This post is part of the On the Margin blog.
Buffalo Wild Wings Inc. sure seems to be taking some of the suggestions of its activist investor to heart.
The latest example came on Tuesday, when the Minneapolis-based chicken wing chain said it had hired The Cypress Group to sell 10 percent of company-owned restaurants to franchisees.
Marcato Capital Management, which owns 5.6 percent of Buffalo Wild Wings stock, has been pushing the company to sell off some of its 631 company-owned locations to operators for months.
This isn’t the only example. Last October, after Marcato began turning up the heat in its criticism of the company, Buffalo Wild Wings added three new members to its board of directors. That addressed one concern from the activist, which at one point said the board and management needed “fresh blood.”
This week, Marcato nominated two people with food industry experience to its board — which had been one of the investor’s primary criticisms of the company. One nominee was Janice Fields, former McDonald’s USA president. The other was Sam Rovit, CEO of food maker CTI Foods.
Rovit, as it happens, had already been nominated for a board seat — by Marcato.
Meanwhile, Marcato’s October presentation included an argument that Buffalo Wild Wings should franchise more of its restaurants. The evidence the investor used to bolster its argument came from … The Cypress Group.
That matter was not lost on the investor. “It’s ironic that, despite spending the last nine months resisting all of Marcato’s suggestions for financial and operational improvements, Buffalo Wild Wings has now chosen to engage The Cypress Group in its so-called ‘portfolio optimization’ process,” the firm said in a statement.
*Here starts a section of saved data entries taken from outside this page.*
<file path="src/design/agr_pkg.sv">
// Package: register map, field layout and decode constants of the gain and rate control block
package agr_pkg;
	localparam int ADDR_W = 4;
	localparam int DATA_W = 8;
	localparam logic [ADDR_W-1:0] ADDR_MONITOR_MUX_CONTROL = 4'h2;
	localparam logic [ADDR_W-1:0] ADDR_GAIN_RATE_CONTROL = 4'h3;
	localparam int CLK_FLAG_BIT = 7;
	localparam int MON_SEL_MSB = 2;
	localparam int MON_SEL_LSB = 0;
	localparam int GAIN_MSB = 6;
	localparam int GAIN_LSB = 4;
	localparam int RATE_MSB = 3;
	localparam int RATE_LSB = 0;
	localparam logic [2:0] MON_SEL_RESET = 3'h0;
	localparam logic [2:0] GAIN_RESET = 3'h0;
	localparam logic [3:0] RATE_RESET = 4'h0;
	localparam logic [DATA_W-1:0] UNMAPPED_READ = 8'h00;
	localparam logic [2:0] MON_NORMAL = 3'h0;
	localparam logic [2:0] MON_OFFSET = 3'h1;
	localparam logic [2:0] MON_GAIN_REF = 3'h2;
	localparam logic [2:0] MON_TEMP = 3'h3;
	localparam logic [2:0] GAIN_UNITY = 3'h0;
	localparam logic [3:0] RATE_LAST_LISTED = 4'h8;
	localparam int ROUTE_W = 4;
	localparam logic [ROUTE_W-1:0] ROUTE_NORMAL = 4'h1;
	localparam logic [ROUTE_W-1:0] ROUTE_OFFSET = 4'h2;
	localparam logic [ROUTE_W-1:0] ROUTE_GAIN_REF = 4'h4;
	localparam logic [ROUTE_W-1:0] ROUTE_TEMP = 4'h8;
	localparam logic [ROUTE_W-1:0] ROUTE_OPEN = 4'h0;
	localparam int SPS_W = 11;
	localparam logic [SPS_W-1:0] SPS_MAX = 11'h7D0;
	localparam logic [SPS_W-1:0] SPS_MIN = 11'h005;
	typedef logic [SPS_W-1:0] agr_sps_t;

	// Samples per second for one rate code
	function automatic agr_sps_t agr_rate_sps(input logic [3:0] code);
		case (code)
			4'h0: agr_rate_sps = 11'h005;
			4'h1: agr_rate_sps = 11'h00A;
			4'h2: agr_rate_sps = 11'h014;
			4'h3: agr_rate_sps = 11'h028;
			4'h4: agr_rate_sps = 11'h050;
			4'h5: agr_rate_sps = 11'h0A0;
			4'h6: agr_rate_sps = 11'h140;
			4'h7: agr_rate_sps = 11'h280;
			4'h8: agr_rate_sps = 11'h3E8;
			default: agr_rate_sps = SPS_MAX;
		endcase
	endfunction

	// Gain multiplier for one gain code
	function automatic logic [7:0] agr_gain_factor(input logic [2:0] code);
		agr_gain_factor = 8'h01 << code;
	endfunction
endpackage

</file>
<file path="src/design/agr_dec_if.sv">
// Interface: settings to the decoder and decoded path, gain and rate back
`timescale 1ns/1ps
interface agr_dec_if;
	logic [2:0] monitor_select;
	logic [2:0] amp_gain_code;
	logic [3:0] output_rate_code;
	logic [agr_pkg::ROUTE_W-1:0] route;
	logic bias_block;
	logic [2:0] eff_gain_code;
	logic [7:0] gain_factor;
	logic [agr_pkg::SPS_W-1:0] rate_sps;
	modport ctrl (output monitor_select, output amp_gain_code, output output_rate_code,
		input route, input bias_block, input eff_gain_code, input gain_factor, input rate_sps);
	modport dec (input monitor_select, input amp_gain_code, input output_rate_code,
		output route, output bias_block, output eff_gain_code, output gain_factor, output rate_sps);
endinterface

</file>
<file path="src/design/agr_decode.sv">
// Decoder: monitor path, effective gain and output rate from register settings
`timescale 1ns/1ps
module agr_decode (
	agr_dec_if.dec d
);
	import agr_pkg::*;

	always_comb begin
		case (d.monitor_select)
			MON_NORMAL: d.route = ROUTE_NORMAL;
			MON_OFFSET: d.route = ROUTE_OFFSET;
			MON_GAIN_REF: d.route = ROUTE_GAIN_REF;
			MON_TEMP: d.route = ROUTE_TEMP;
			// Undefined codes leave every path open rather than guess one
			default: d.route = ROUTE_OPEN;
		endcase
		d.bias_block = (d.monitor_select != MON_NORMAL);
		if (d.monitor_select == MON_GAIN_REF || d.monitor_select == MON_TEMP) begin
			d.eff_gain_code = GAIN_UNITY;
		end else begin
			d.eff_gain_code = d.amp_gain_code;
		end
		d.gain_factor = agr_gain_factor(d.eff_gain_code);
		d.rate_sps = agr_rate_sps(d.output_rate_code);
	end
endmodule

</file>
<file path="src/design/agr_control.sv">
// Top: monitor mux and gain/rate control registers with decoded outputs
// Function
// - Bit 7 of the monitor mux control register reads 0 for internal oscillator and 1 for external clock.
// - Bits 2:0 of the monitor mux control register are a read/write monitor select resetting to zero.
// - Monitor select 000 routes the external analog inputs to the converter and is the default.
// - Monitor select 001 disconnects the inputs and ties both converter inputs to mid-supply.
// - Monitor select 010 connects the converter inputs to the voltage reference for gain calibration.
// - Monitor select 011 connects the converter inputs to the temperature diode.
// - Any nonzero monitor select overrides the input bias enables so they have no effect.
// - Codes 010 and 011 force unity gain, codes 000 and 001 use the stored gain code.
// - Gain code in bits 6:4 selects gains 1 to 128 in powers of two, default 000.
// - Rate code in bits 3:0 selects 5 to 1000 samples per second for codes 0000 to 1000, default 0000.
// - Rate codes 1001 to 1111 all select 2000 samples per second.
// - The gain and rate control register sits at 03h and resets to 00h.
`timescale 1ns/1ps
module agr_control (
	input wire logic mclk_in,
	input wire logic reset_n_in,
	input wire logic reg_wr_in,
	input wire logic reg_rd_in,
	input wire logic [agr_pkg::ADDR_W-1:0] reg_addr_in,
	input wire logic [agr_pkg::DATA_W-1:0] reg_wdata_in,
	input wire logic ext_clock_in,
	input wire logic [1:0] input_bias_enable_in,
	output logic [agr_pkg::DATA_W-1:0] reg_rdata_out,
	output logic reg_rvalid_out,
	output logic [agr_pkg::ROUTE_W-1:0] route_out,
	output logic [1:0] bias_en_out,
	output logic [2:0] amp_gain_code_out,
	output logic [7:0] gain_factor_out,
	output logic [agr_pkg::SPS_W-1:0] rate_sps_out
);
	import agr_pkg::*;

	logic clock_source_flag_reg;
	logic clock_source_flag_next;
	logic [2:0] monitor_select_reg;
	logic [2:0] monitor_select_next;
	logic [2:0] amp_gain_code_reg;
	logic [2:0] amp_gain_code_next;
	logic [3:0] output_rate_code_reg;
	logic [3:0] output_rate_code_next;
	logic [DATA_W-1:0] rdata_reg;
	logic [DATA_W-1:0] rdata_next;
	logic rvalid_reg;
	logic rvalid_next;
	logic [ROUTE_W-1:0] route_reg;
	logic [ROUTE_W-1:0] route_next;
	logic [1:0] bias_reg;
	logic [1:0] bias_next;
	logic [2:0] gain_code_reg;
	logic [2:0] gain_code_next;
	logic [7:0] gain_factor_reg;
	logic [7:0] gain_factor_next;
	logic [SPS_W-1:0] rate_sps_reg;
	logic [SPS_W-1:0] rate_sps_next;
	logic [DATA_W-1:0] mux_view;
	logic [DATA_W-1:0] sys_view;

	agr_dec_if dec_bus ();

	assign dec_bus.monitor_select = monitor_select_reg;
	assign dec_bus.amp_gain_code = amp_gain_code_reg;
	assign dec_bus.output_rate_code = output_rate_code_reg;

	agr_decode u_decode (
		.d(dec_bus)
	);

	// Register state
	always_comb begin
		clock_source_flag_next = ext_clock_in;
		monitor_select_next = monitor_select_reg;
		amp_gain_code_next = amp_gain_code_reg;
		output_rate_code_next = output_rate_code_reg;
		// Only defined fields are kept, so reserved bits cannot latch written ones
		if (reg_wr_in && reg_addr_in == ADDR_MONITOR_MUX_CONTROL) begin
			monitor_select_next = reg_wdata_in[MON_SEL_MSB:MON_SEL_LSB];
		end
		if (reg_wr_in && reg_addr_in == ADDR_GAIN_RATE_CONTROL) begin
			amp_gain_code_next = reg_wdata_in[GAIN_MSB:GAIN_LSB];
			output_rate_code_next = reg_wdata_in[RATE_MSB:RATE_LSB];
		end
	end

	always_ff @(posedge mclk_in or negedge reset_n_in) begin
		if (!reset_n_in) begin
			clock_source_flag_reg <= 1'b0;
			monitor_select_reg <= MON_SEL_RESET;
			amp_gain_code_reg <= GAIN_RESET;
			output_rate_code_reg <= RATE_RESET;
		end else begin
			clock_source_flag_reg <= clock_source_flag_next;
			monitor_select_reg <= monitor_select_next;
			amp_gain_code_reg <= amp_gain_code_next;
			output_rate_code_reg <= output_rate_code_next;
		end
	end

	// Read port
	always_comb begin
		mux_view = '0;
		mux_view[CLK_FLAG_BIT] = clock_source_flag_reg;
		mux_view[MON_SEL_MSB:MON_SEL_LSB] = monitor_select_reg;
		sys_view = '0;
		sys_view[GAIN_MSB:GAIN_LSB] = amp_gain_code_reg;
		sys_view[RATE_MSB:RATE_LSB] = output_rate_code_reg;
		rvalid_next = reg_rd_in;
		rdata_next = rdata_reg;
		if (reg_rd_in) begin
			case (reg_addr_in)
				ADDR_MONITOR_MUX_CONTROL: rdata_next = mux_view;
				ADDR_GAIN_RATE_CONTROL: rdata_next = sys_view;
				default: rdata_next = UNMAPPED_READ;
			endcase
		end
	end

	always_ff @(posedge mclk_in or negedge reset_n_in) begin
		if (!reset_n_in) begin
			rdata_reg <= '0;
			rvalid_reg <= 1'b0;
		end else begin
			rdata_reg <= rdata_next;
			rvalid_reg <= rvalid_next;
		end
	end

	// Decoded outputs, registered so the analog controls never see decoder glitches
	always_comb begin
		route_next = dec_bus.route;
		bias_next = dec_bus.bias_block ? 2'h0 : input_bias_enable_in;
		gain_code_next = dec_bus.eff_gain_code;
		gain_factor_next = dec_bus.gain_factor;
		rate_sps_next = dec_bus.rate_sps;
	end

	always_ff @(posedge mclk_in or negedge reset_n_in) begin
		if (!reset_n_in) begin
			route_reg <= ROUTE_NORMAL;
			bias_reg <= 2'h0;
			gain_code_reg <= GAIN_RESET;
			gain_factor_reg <= 8'h01;
			rate_sps_reg <= SPS_MIN;
		end else begin
			route_reg <= route_next;
			bias_reg <= bias_next;
			gain_code_reg <= gain_code_next;
			gain_factor_reg <= gain_factor_next;
			rate_sps_reg <= rate_sps_next;
		end
	end

	assign reg_rdata_out = rdata_reg;
	assign reg_rvalid_out = rvalid_reg;
	assign route_out = route_reg;
	assign bias_en_out = bias_reg;
	assign amp_gain_code_out = gain_code_reg;
	assign gain_factor_out = gain_factor_reg;
	assign rate_sps_out = rate_sps_reg;
endmodule

</file>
To be sure, it’s hardly a shocker that Buffalo Wild Wings would retain The Cypress Group. The investment banker has become something of a go-to source for large restaurant chains that want to sell locations to franchisees. Noodles & Company, for instance, hired Cypress just last month.
On top of that, Buffalo Wild Wings’ refranchising strategy at this point is far from an earth-shattering change. At 10 percent, Cypress would handle the sale of just over 60 locations.
Still, it’s evident that Buffalo Wild Wings is quietly taking pages from Marcato’s playbook in its fight against the activist, owner of 5.6 percent of the company’s shares, who has nominated four people to its board.
The board’s two new nominees will mean that at least five of the board’s nine members will be newly appointed once shareholders vote. And the refranchising is a shift away from the company’s previous strategy, which largely concentrated on acquiring restaurants from franchisees.
“We anticipate engaging with successful, committed franchisees with the desire, experience and financial ability to build our brand and further strengthen the Buffalo Wild Wings system,” CEO Sally Smith said in a statement.
Jonathan Maze, Nation’s Restaurant News senior financial editor, does not directly own stock or interest in a restaurant company.